Nel corso dei suoi tre secoli di vita, il traboccolo gradualmente sostituì molti tipi di imbarcazioni, anche di grandi dimensioni, documentate in Adriatico fino alla seconda metà dell’Ottocento: il pièlago, la marsiliàna, il tartanòne e altre, portatando ad una sostazionale unificazione dei tipi medio-grandi in tutto l’Adriatico. Lo si trova, con poche varianti, da Trieste a Venezia, lungo la costa dalmata fino all’Albania e quella italiana fino alla Puglia. 

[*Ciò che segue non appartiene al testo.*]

This is an optimization exercise on Yosys and OpenROAD, whose aim is small area and few clock cycles per item, not a production implementation. At most, simulation tests tie the RTL to the original design; equivalence was not proved. Only the layout flow was run in runs 1 and 2; the RTL was not checked for function there.

==> flow/design.v (outline; a module is shown in full before it is edited, if it fits) <==
// module poly_horner_pipe: 94 lines
// module ph_fa: 4 lines
// module ph_ha: 4 lines
// module ph_xor2: 3 lines
// module ph_xnor2: 3 lines
// module ph_o22ai: 3 lines
// module ph_nand2: 3 lines
// module ph_nor2: 3 lines
// module ph_and2: 3 lines
// module ph_or2: 3 lines
// module ph_inv: 3 lines
// module ph_a21o: 3 lines
// module ph_o21ai: 3 lines
// module ph_o21a: 3 lines
// module ph_mulsat: 1591 lines
// module ph_addsat_n: 240 lines
// module ph_addsat: 238 lines
module poly_horner_pipe #(
  parameter int DATA_W   = 18,
  parameter int FRAC_W   = 12,
  parameter int DEGREE   = 4,
  parameter bit SATURATE = 1'b1,
  parameter logic [DATA_W*(DEGREE+1)-1:0] COEF_INIT =
    {18'h3f4ab, 18'h1ec5, 18'h3df43, 18'h1cc8, 18'h82}
) (
  input  logic                          clk,
  input  logic                          async_n,
  input  logic                          in_valid,
  output logic                          in_ready,
  input  logic [DATA_W-1:0]             x_in,
  input  logic                          coef_we,
  input  logic [$clog2(DEGREE+1)-1:0]   coef_addr,
  input  logic [DATA_W-1:0]             coef_wdata,
  input  logic                          coef_swap,
  output logic                          busy,
  output logic                          out_valid,
  input  logic                          out_ready,
  output logic [DATA_W-1:0]             y_out,
  output logic                          ovf_out
);
  // ...
==> flow/run.sh <==
#!/bin/bash
# synth_recipe.tcl (not shown) runs the flow's synth.tcl, then flattens the netlist and writes it again
# the make line also repeats each setting of config.mk as NAME=value (left out here)
make -C /OpenROAD-flow-scripts/flow DESIGN_CONFIG=/design/flow/config.mk WORK_HOME=/design/flow/orfs CLKGATE_MAP_FILE= SYNTH_SCRIPT=/design/flow/synth_recipe.tcl finish
==> flow/config.mk <==
export PLATFORM = sky130hd
export DESIGN_NAME = poly_horner_pipe
export DESIGN_NICKNAME = poly_horner_pipe
export VERILOG_FILES = /design/flow/design.v
export SDC_FILE = /design/flow/constraint.sdc
export NUM_CORES = 4
export LEC_CHECK = 0
export CAP_MARGIN = 20
export CORE_MARGIN = 2
export CORE_UTILIZATION = 75
export CTS_BUF_LIST = sky130_fd_sc_hd__clkbuf_16
export CTS_CLUSTER_DIAMETER = 80
export CTS_CLUSTER_SIZE = 24
export SLEW_MARGIN = 20
export SYNTH_HIERARCHICAL = 1
export SYNTH_MINIMUM_KEEP_SIZE = 0
==> flow/constraint.sdc <==
create_clock -name core_clock -period 10.0 [get_ports {clk}]
set_input_delay 2.0000 -clock core_clock [delete_from_list [all_inputs] [get_ports {clk}]]
set_output_delay 2.0000 -clock core_clock [all_outputs]
set_load 0.01 [all_outputs]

Per valutare di quali prestazioni è stato capace il trabaccolo si consideri il fatto che durante la prima guerra mondiale 50 unità sono state chiamate a prestare servizi vari nella marina austro-ungarica e 168 sono stati requisiti dalla marina italiana nell’ultimo grande conflitto, con non pochi affondamenti ma anche ricuperi e restituzione all’attività privata.

Bragozzo

Il bragozzo è la tipica barca chioggiotta, con centri di costruzione nella Laguna Veneta. Si tratta del migliore adattamento della barca a fondo piatto di origine lagunare alla navigazione marittima: sono riconoscibili dal fondo piatto.

Bragozzetti di Grado

Altri esempi di imbarcazioni dell’Alto Adriatico:

Batela istriana
Sanpierota veneziana
Guzzo triestino

PRESENTE E FUTURO

Da sempre dominato dalla Barcolana di Trieste, la regata di punta della seconda domenica di ottobre divenuta un evento turistico e un volano economico eccezionale, l’Alto Adriatico sta conoscendo un risveglio “marinaro” sulla spinta dei suoi storici circoli velici.

Gli ultracentenari Compagnia della Vela di Venezia (1911), Yacht Club Adriaco di Trieste (1903) e la Società nautica Pietas Julia di Sistiana-Duino (nata nel 1866 a Pola e poi esodata), si sono alleati per ridare slancio al comparto.

La collaborazione ha creato il circuito Maxi Yacht Adriatic Series (MYAS), che riunisce quattro delle più importanti e storiche regate inshore e offshore dell’area adriatica per la flotta maxi. Il circuito va a collocarsi temporalmente nel periodo tra fine settembre e fine ottobre.

Il primo appuntamento è rappresentato dalla più antica regata offshore dell’Adriatico, la Trieste – San Giovanni in Pelago – Trieste organizzata dallo Yacht Club Adriaco, la seconda tappa è rappresentata dal classicissimo Trofeo Bernetti della Società Nautica Pietas Julia. Segue la Trieste Venezia – Two Cities One Sea Regatta, organizzata dallo Yacht Club Adriaco con la collaborazione logistica dello Yacht Club Venezia. Questa regata, inizialmente riservata a barche sopra i 13 metri, è ora aperta a tutti e collega non solo idealmente le due città di mare. Il circuito si conclude con la Veleziana, la  regata organizzata dalla Compagnia delle Vela.